» Material for this exercise:
[Start of Attachment]

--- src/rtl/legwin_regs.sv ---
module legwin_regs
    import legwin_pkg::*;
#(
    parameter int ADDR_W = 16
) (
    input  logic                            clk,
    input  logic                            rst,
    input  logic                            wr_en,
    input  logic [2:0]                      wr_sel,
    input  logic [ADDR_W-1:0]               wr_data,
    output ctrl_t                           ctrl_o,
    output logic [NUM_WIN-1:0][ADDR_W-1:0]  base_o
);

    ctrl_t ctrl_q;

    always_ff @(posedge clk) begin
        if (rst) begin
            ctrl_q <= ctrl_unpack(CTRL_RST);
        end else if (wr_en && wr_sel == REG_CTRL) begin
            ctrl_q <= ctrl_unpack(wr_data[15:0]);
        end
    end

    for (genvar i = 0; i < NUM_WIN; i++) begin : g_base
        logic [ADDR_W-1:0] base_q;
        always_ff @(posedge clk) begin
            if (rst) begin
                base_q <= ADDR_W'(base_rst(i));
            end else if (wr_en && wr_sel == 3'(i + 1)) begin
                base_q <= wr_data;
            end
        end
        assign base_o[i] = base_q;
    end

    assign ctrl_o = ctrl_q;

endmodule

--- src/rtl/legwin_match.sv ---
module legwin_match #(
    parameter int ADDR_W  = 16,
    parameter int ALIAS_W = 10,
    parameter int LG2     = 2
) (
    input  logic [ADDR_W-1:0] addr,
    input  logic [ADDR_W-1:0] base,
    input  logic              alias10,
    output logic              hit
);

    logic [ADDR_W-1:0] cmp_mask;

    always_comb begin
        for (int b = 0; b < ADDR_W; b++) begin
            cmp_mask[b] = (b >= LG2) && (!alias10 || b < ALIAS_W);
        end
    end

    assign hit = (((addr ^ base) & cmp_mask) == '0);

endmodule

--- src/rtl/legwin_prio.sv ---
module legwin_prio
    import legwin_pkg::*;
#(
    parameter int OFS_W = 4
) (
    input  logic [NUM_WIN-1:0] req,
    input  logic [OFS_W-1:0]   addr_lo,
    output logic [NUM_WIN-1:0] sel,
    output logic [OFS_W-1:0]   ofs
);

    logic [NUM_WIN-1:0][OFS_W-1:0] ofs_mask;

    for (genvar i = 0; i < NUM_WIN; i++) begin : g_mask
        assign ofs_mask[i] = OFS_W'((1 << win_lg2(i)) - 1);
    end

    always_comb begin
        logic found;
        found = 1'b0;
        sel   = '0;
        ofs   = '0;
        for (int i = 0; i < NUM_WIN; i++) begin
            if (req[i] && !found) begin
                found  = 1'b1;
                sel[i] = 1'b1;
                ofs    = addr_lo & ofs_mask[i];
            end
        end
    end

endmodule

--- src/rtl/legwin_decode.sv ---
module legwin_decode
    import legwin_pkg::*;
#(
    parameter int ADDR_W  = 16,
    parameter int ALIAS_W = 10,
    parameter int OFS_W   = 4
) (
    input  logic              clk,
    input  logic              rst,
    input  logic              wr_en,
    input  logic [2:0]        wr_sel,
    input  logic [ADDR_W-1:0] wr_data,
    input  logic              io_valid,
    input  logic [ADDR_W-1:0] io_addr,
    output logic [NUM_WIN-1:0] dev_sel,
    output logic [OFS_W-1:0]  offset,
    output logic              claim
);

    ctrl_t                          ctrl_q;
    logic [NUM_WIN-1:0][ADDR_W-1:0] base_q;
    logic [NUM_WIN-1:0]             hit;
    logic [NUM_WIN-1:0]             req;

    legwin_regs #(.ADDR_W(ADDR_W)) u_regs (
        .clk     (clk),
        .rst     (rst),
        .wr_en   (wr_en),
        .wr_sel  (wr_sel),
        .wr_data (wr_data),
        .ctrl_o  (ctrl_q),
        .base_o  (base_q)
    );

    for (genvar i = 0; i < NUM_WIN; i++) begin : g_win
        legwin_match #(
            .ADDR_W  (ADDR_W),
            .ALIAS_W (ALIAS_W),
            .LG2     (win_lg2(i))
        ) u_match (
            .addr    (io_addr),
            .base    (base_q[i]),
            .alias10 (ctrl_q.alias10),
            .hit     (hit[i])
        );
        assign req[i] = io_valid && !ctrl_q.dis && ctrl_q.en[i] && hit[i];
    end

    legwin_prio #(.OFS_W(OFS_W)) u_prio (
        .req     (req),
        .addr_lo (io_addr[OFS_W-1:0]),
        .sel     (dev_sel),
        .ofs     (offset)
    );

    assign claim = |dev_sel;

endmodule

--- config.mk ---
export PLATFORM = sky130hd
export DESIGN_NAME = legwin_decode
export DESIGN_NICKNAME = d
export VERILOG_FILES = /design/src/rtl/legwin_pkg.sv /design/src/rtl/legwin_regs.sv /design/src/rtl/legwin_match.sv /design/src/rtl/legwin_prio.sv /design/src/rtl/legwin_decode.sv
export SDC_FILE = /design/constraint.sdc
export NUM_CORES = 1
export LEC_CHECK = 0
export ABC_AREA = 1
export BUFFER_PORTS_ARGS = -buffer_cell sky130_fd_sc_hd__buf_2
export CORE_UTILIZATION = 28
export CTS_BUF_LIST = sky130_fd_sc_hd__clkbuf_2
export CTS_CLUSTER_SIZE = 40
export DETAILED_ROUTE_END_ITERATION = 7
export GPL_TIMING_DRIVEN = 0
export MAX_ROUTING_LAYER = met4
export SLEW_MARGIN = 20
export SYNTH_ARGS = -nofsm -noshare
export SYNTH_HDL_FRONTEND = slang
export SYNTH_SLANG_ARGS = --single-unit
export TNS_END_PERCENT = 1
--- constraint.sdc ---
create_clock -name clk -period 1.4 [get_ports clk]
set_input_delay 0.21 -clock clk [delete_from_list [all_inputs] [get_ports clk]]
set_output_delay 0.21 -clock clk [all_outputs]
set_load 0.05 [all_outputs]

[End of Attachment]

» Task to carry out:
All lines that contain the word "offset" should be copied from the listing.

» Solution for this exercise:
    output logic [OFS_W-1:0]  offset,
        .ofs     (offset)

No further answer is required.